• **What is required**:
The expected result is every line of the records, printed exactly.

• **Extracted records**:

Content starts

Background: an optimization exercise with open tools, aiming at small area, a short achievable clock period and few clock cycles per item. Do not read the settings as production practice. At most, simulation tests tie the RTL to the original design; equivalence was not proved.

==> module center_window_color_classifier, before the edit <==
module center_window_color_classifier (
  input  logic             clk,
  input  logic             rst_n,
  input  logic             cfg_valid,
  output logic             cfg_ready,
  input  logic [1:0]       cfg_index,
  input  logic [cwcc_pkg::POS_W-1:0] cfg_data,
  input  logic             in_valid,
  output logic             in_ready,
  input  logic [7:0]       in_pixel_blue,
  input  logic [7:0]       in_pixel_green,
  input  logic [7:0]       in_pixel_red,
  input  logic             in_frame_start,
  output logic             out_valid,
  input  logic             out_ready,
  output logic [cwcc_pkg::SYM_W-1:0] out_symbol
);
  localparam int PW        = cwcc_pkg::POS_W;
  localparam int FLUSH_END = cwcc_pkg::FLUSH;                      
  localparam int SHIFT_END = cwcc_pkg::FLUSH + cwcc_pkg::SUM_BITS;  
  localparam int CNT_W     = $clog2(SHIFT_END + 3);
  function automatic logic lt(input logic [PW:0] a, input logic [PW:0] b);
    logic br;
    br = 1'b0;
    for (int i = 0; i <= PW; i++) br = (~a[i] & b[i]) | (~a[i] & br) | (b[i] & br);
    lt = br;
  endfunction
  typedef struct packed {
    logic in_win;    
    logic at_end;    
  } axis_t;
  function automatic axis_t axis(input logic [PW-1:0] q, input logic [PW-1:0] ext_reg);
    logic [PW-1:0] e, half;
    logic [PW:0]   lo, hi;
    logic          lt_e;
    e    = {ext_reg[PW-1:1], ext_reg[0] | (ext_reg == '0)};
    half = {1'b0, ext_reg[PW-1:1]};
    lo   = {1'b0, half} - (PW+1)'(59);
    hi   = {1'b0, half} + (PW+1)'(61);
    lt_e = lt({1'b0, q}, {1'b0, e});
    axis = {(half <= PW'(60) || !lt({1'b0, q}, lo)) && lt({1'b0, q}, hi) && (lt_e || q == e),
            !lt_e};
  endfunction
  function automatic axis_t axis_0(input logic [PW-1:0] ext);
    axis_0 = {ext <= PW'(121), ext <= PW'(1)};
  endfunction
  logic [PW-1:0] frame_width_r, frame_height_r;
  logic          octal_mode_r, mode_f;
  logic [PW-1:0] column_r, row_r;    
  logic          in_ready_r;
  logic          out_valid_r;
  logic [cwcc_pkg::SYM_W-1:0] out_symbol_r, symbol;
  logic [7:0]    pix_blue_r, pix_green_r, pix_red_r;
  logic          add_r, keep_r, shift_r;
  logic          busy_r;
  logic [CNT_W-1:0] count_r;
  logic [1:0]    sum_carry_r;
  logic          sum_bit_r, sum_nz_r;
  logic [2:0]    term_nz_r;
  axis_t         fx, fy, x0, y0;
  logic [PW-1:0] column_inc, row_inc;
  logic          ix, le, iy, ye;
  logic          accept, in_win, frame_end, go, finishing;
  logic [cwcc_pkg::T_W-1:0] t_blue, t_green, t_red;
  logic [2:0]    lsb;
  logic [2:0]    sum_now;
  assign cfg_ready = 1'b1;
  always_comb begin
    fx = axis(column_r, frame_width_r);
    fy = axis(row_r, frame_height_r);
    x0 = axis_0(frame_width_r);
    y0 = axis_0(frame_height_r);
    column_inc = column_r + PW'(1);
    row_inc    = row_r + PW'(1);
    accept = in_valid && in_ready_r;
    if (in_frame_start) begin
      {ix, le} = x0;
      {iy, ye} = y0;
    end else begin
      {ix, le} = fx;
      {iy, ye} = fy;
    end
    in_win     = ix && iy;
    frame_end  = le && ye;
    go         = busy_r && count_r == CNT_W'(FLUSH_END) && (!out_valid_r || out_ready);
    finishing  = busy_r && count_r == CNT_W'(SHIFT_END + 1);
    lsb     = {t_blue[0], t_green[0], t_red[0]};
    sum_now = 3'(lsb[2]) + 3'(lsb[1]) + 3'(lsb[0]) + 3'(sum_carry_r);
  end
  cwcc_term u_term_blue  (.clk(clk), .pixel(pix_blue_r),  .add(add_r), .keep(keep_r),
                          .shift(shift_r), .t(t_blue));
  cwcc_term u_term_green (.clk(clk), .pixel(pix_green_r), .add(add_r), .keep(keep_r),
                          .shift(shift_r), .t(t_green));
  cwcc_term u_term_red   (.clk(clk), .pixel(pix_red_r),   .add(add_r), .keep(keep_r),
                          .shift(shift_r), .t(t_red));
  cwcc_classify u_classify (
    .neg         ({t_blue[cwcc_pkg::T_W-1], t_green[cwcc_pkg::T_W-1], t_red[cwcc_pkg::T_W-1]}),
    .nonzero     (term_nz_r),
    .sum_neg     (sum_bit_r),
    .sum_nonzero (sum_nz_r),
    .octal_mode  (mode_f),
    .symbol      (symbol)
  );
  always_ff @(posedge clk) begin
    if (!rst_n) begin
      frame_width_r  <= PW'(1280);
      frame_height_r <= PW'(720);
      octal_mode_r   <= 1'b0;
      column_r       <= PW'(1);
      row_r          <= PW'(1);
      in_ready_r     <= 1'b0;
      out_valid_r    <= 1'b0;
      add_r          <= 1'b0;
      keep_r         <= 1'b0;
      shift_r        <= 1'b0;
      busy_r         <= 1'b0;
    end else begin
      if (cfg_valid) begin
        case (cfg_index)
          2'd0: frame_width_r  <= cfg_data;
          2'd1: frame_height_r <= cfg_data;
          2'd2: octal_mode_r   <= cfg_data[0];
          default: ;
        endcase
      end
      add_r <= accept && in_win;
      keep_r  <= !(accept && in_frame_start) && !go &&
                 !(busy_r && count_r > CNT_W'(FLUSH_END) && count_r <= CNT_W'(SHIFT_END));
      shift_r <= go || (busy_r && count_r > CNT_W'(FLUSH_END) && count_r < CNT_W'(SHIFT_END));
      if (accept) begin
        if (le) column_r <= PW'(1);
        else column_r <= in_frame_start ? PW'(2) : column_inc;
        if (frame_end) row_r <= PW'(1);
        else if (le) row_r <= in_frame_start ? PW'(2) : row_inc;
        else if (in_frame_start) row_r <= PW'(1);
      end
      if (accept && frame_end) busy_r <= 1'b1;
      else if (finishing)      busy_r <= 1'b0;
      in_ready_r <= !(accept && frame_end) &&
                    (!busy_r || finishing);
      if (finishing) begin
        out_valid_r <= 1'b1;
      end else if (out_ready) begin
        out_valid_r <= 1'b0;
      end
    end
  end
  always_ff @(posedge clk) begin
    pix_blue_r  <= in_pixel_blue;
    pix_green_r <= in_pixel_green;
    pix_red_r   <= in_pixel_red;
    if (accept && frame_end) mode_f <= octal_mode_r;
    if (!busy_r) count_r <= '0;
    else if (count_r != CNT_W'(FLUSH_END) || go) count_r <= count_r + CNT_W'(1);
    if (!busy_r) begin
      sum_carry_r <= '0;
      sum_bit_r   <= 1'b0;
      sum_nz_r    <= 1'b0;
      term_nz_r   <= '0;
    end else if (shift_r) begin
      sum_carry_r <= sum_now[2:1];
      sum_bit_r   <= sum_now[0];
      sum_nz_r    <= sum_nz_r || sum_now[0];
      term_nz_r   <= term_nz_r | lsb;
    end
    if (finishing) out_symbol_r <= symbol;
  end
  assign in_ready   = in_ready_r;
  assign out_valid  = out_valid_r;
  assign out_symbol = out_symbol_r;
endmodule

Content ends

• **Answer section**:
Background: an optimization exercise with open tools, aiming at small area, a short achievable clock period and few clock cycles per item. Do not read the settings as production practice. At most, simulation tests tie the RTL to the original design; equivalence was not proved.

==> module center_window_color_classifier, before the edit <==
module center_window_color_classifier (
  input  logic             clk,
  input  logic             rst_n,
  input  logic             cfg_valid,
  output logic             cfg_ready,
  input  logic [1:0]       cfg_index,
  input  logic [cwcc_pkg::POS_W-1:0] cfg_data,
  input  logic             in_valid,
  output logic             in_ready,
  input  logic [7:0]       in_pixel_blue,
  input  logic [7:0]       in_pixel_green,
  input  logic [7:0]       in_pixel_red,
  input  logic             in_frame_start,
  output logic             out_valid,
  input  logic             out_ready,
  output logic [cwcc_pkg::SYM_W-1:0] out_symbol
);
  localparam int PW        = cwcc_pkg::POS_W;
  localparam int FLUSH_END = cwcc_pkg::FLUSH;                      
  localparam int SHIFT_END = cwcc_pkg::FLUSH + cwcc_pkg::SUM_BITS;  
  localparam int CNT_W     = $clog2(SHIFT_END + 3);
  function automatic logic lt(input logic [PW:0] a, input logic [PW:0] b);
    logic br;
    br = 1'b0;
    for (int i = 0; i <= PW; i++) br = (~a[i] & b[i]) | (~a[i] & br) | (b[i] & br);
    lt = br;
  endfunction
  typedef struct packed {
    logic in_win;    
    logic at_end;    
  } axis_t;
  function automatic axis_t axis(input logic [PW-1:0] q, input logic [PW-1:0] ext_reg);
    logic [PW-1:0] e, half;
    logic [PW:0]   lo, hi;
    logic          lt_e;
    e    = {ext_reg[PW-1:1], ext_reg[0] | (ext_reg == '0)};
    half = {1'b0, ext_reg[PW-1:1]};
    lo   = {1'b0, half} - (PW+1)'(59);
    hi   = {1'b0, half} + (PW+1)'(61);
    lt_e = lt({1'b0, q}, {1'b0, e});
    axis = {(half <= PW'(60) || !lt({1'b0, q}, lo)) && lt({1'b0, q}, hi) && (lt_e || q == e),
            !lt_e};
  endfunction
  function automatic axis_t axis_0(input logic [PW-1:0] ext);
    axis_0 = {ext <= PW'(121), ext <= PW'(1)};
  endfunction
  logic [PW-1:0] frame_width_r, frame_height_r;
  logic          octal_mode_r, mode_f;
  logic [PW-1:0] column_r, row_r;    
  logic          in_ready_r;
  logic          out_valid_r;
  logic [cwcc_pkg::SYM_W-1:0] out_symbol_r, symbol;
  logic [7:0]    pix_blue_r, pix_green_r, pix_red_r;
  logic          add_r, keep_r, shift_r;
  logic          busy_r;
  logic [CNT_W-1:0] count_r;
  logic [1:0]    sum_carry_r;
  logic          sum_bit_r, sum_nz_r;
  logic [2:0]    term_nz_r;
  axis_t         fx, fy, x0, y0;
  logic [PW-1:0] column_inc, row_inc;
  logic          ix, le, iy, ye;
  logic          accept, in_win, frame_end, go, finishing;
  logic [cwcc_pkg::T_W-1:0] t_blue, t_green, t_red;
  logic [2:0]    lsb;
  logic [2:0]    sum_now;
  assign cfg_ready = 1'b1;
  always_comb begin
    fx = axis(column_r, frame_width_r);
    fy = axis(row_r, frame_height_r);
    x0 = axis_0(frame_width_r);
    y0 = axis_0(frame_height_r);
    column_inc = column_r + PW'(1);
    row_inc    = row_r + PW'(1);
    accept = in_valid && in_ready_r;
    if (in_frame_start) begin
      {ix, le} = x0;
      {iy, ye} = y0;
    end else begin
      {ix, le} = fx;
      {iy, ye} = fy;
    end
    in_win     = ix && iy;
    frame_end  = le && ye;
    go         = busy_r && count_r == CNT_W'(FLUSH_END) && (!out_valid_r || out_ready);
    finishing  = busy_r && count_r == CNT_W'(SHIFT_END + 1);
    lsb     = {t_blue[0], t_green[0], t_red[0]};
    sum_now = 3'(lsb[2]) + 3'(lsb[1]) + 3'(lsb[0]) + 3'(sum_carry_r);
  end
  cwcc_term u_term_blue  (.clk(clk), .pixel(pix_blue_r),  .add(add_r), .keep(keep_r),
                          .shift(shift_r), .t(t_blue));
  cwcc_term u_term_green (.clk(clk), .pixel(pix_green_r), .add(add_r), .keep(keep_r),
                          .shift(shift_r), .t(t_green));
  cwcc_term u_term_red   (.clk(clk), .pixel(pix_red_r),   .add(add_r), .keep(keep_r),
                          .shift(shift_r), .t(t_red));
  cwcc_classify u_classify (
    .neg         ({t_blue[cwcc_pkg::T_W-1], t_green[cwcc_pkg::T_W-1], t_red[cwcc_pkg::T_W-1]}),
    .nonzero     (term_nz_r),
    .sum_neg     (sum_bit_r),
    .sum_nonzero (sum_nz_r),
    .octal_mode  (mode_f),
    .symbol      (symbol)
  );
  always_ff @(posedge clk) begin
    if (!rst_n) begin
      frame_width_r  <= PW'(1280);
      frame_height_r <= PW'(720);
      octal_mode_r   <= 1'b0;
      column_r       <= PW'(1);
      row_r          <= PW'(1);
      in_ready_r     <= 1'b0;
      out_valid_r    <= 1'b0;
      add_r          <= 1'b0;
      keep_r         <= 1'b0;
      shift_r        <= 1'b0;
      busy_r         <= 1'b0;
    end else begin
      if (cfg_valid) begin
        case (cfg_index)
          2'd0: frame_width_r  <= cfg_data;
          2'd1: frame_height_r <= cfg_data;
          2'd2: octal_mode_r   <= cfg_data[0];
          default: ;
        endcase
      end
      add_r <= accept && in_win;
      keep_r  <= !(accept && in_frame_start) && !go &&
                 !(busy_r && count_r > CNT_W'(FLUSH_END) && count_r <= CNT_W'(SHIFT_END));
      shift_r <= go || (busy_r && count_r > CNT_W'(FLUSH_END) && count_r < CNT_W'(SHIFT_END));
      if (accept) begin
        if (le) column_r <= PW'(1);
        else column_r <= in_frame_start ? PW'(2) : column_inc;
        if (frame_end) row_r <= PW'(1);
        else if (le) row_r <= in_frame_start ? PW'(2) : row_inc;
        else if (in_frame_start) row_r <= PW'(1);
      end
      if (accept && frame_end) busy_r <= 1'b1;
      else if (finishing)      busy_r <= 1'b0;
      in_ready_r <= !(accept && frame_end) &&
                    (!busy_r || finishing);
      if (finishing) begin
        out_valid_r <= 1'b1;
      end else if (out_ready) begin
        out_valid_r <= 1'b0;
      end
    end
  end
  always_ff @(posedge clk) begin
    pix_blue_r  <= in_pixel_blue;
    pix_green_r <= in_pixel_green;
    pix_red_r   <= in_pixel_red;
    if (accept && frame_end) mode_f <= octal_mode_r;
    if (!busy_r) count_r <= '0;
    else if (count_r != CNT_W'(FLUSH_END) || go) count_r <= count_r + CNT_W'(1);
    if (!busy_r) begin
      sum_carry_r <= '0;
      sum_bit_r   <= 1'b0;
      sum_nz_r    <= 1'b0;
      term_nz_r   <= '0;
    end else if (shift_r) begin
      sum_carry_r <= sum_now[2:1];
      sum_bit_r   <= sum_now[0];
      sum_nz_r    <= sum_nz_r || sum_now[0];
      term_nz_r   <= term_nz_r | lsb;
    end
    if (finishing) out_symbol_r <= symbol;
  end
  assign in_ready   = in_ready_r;
  assign out_valid  = out_valid_r;
  assign out_symbol = out_symbol_r;
endmodule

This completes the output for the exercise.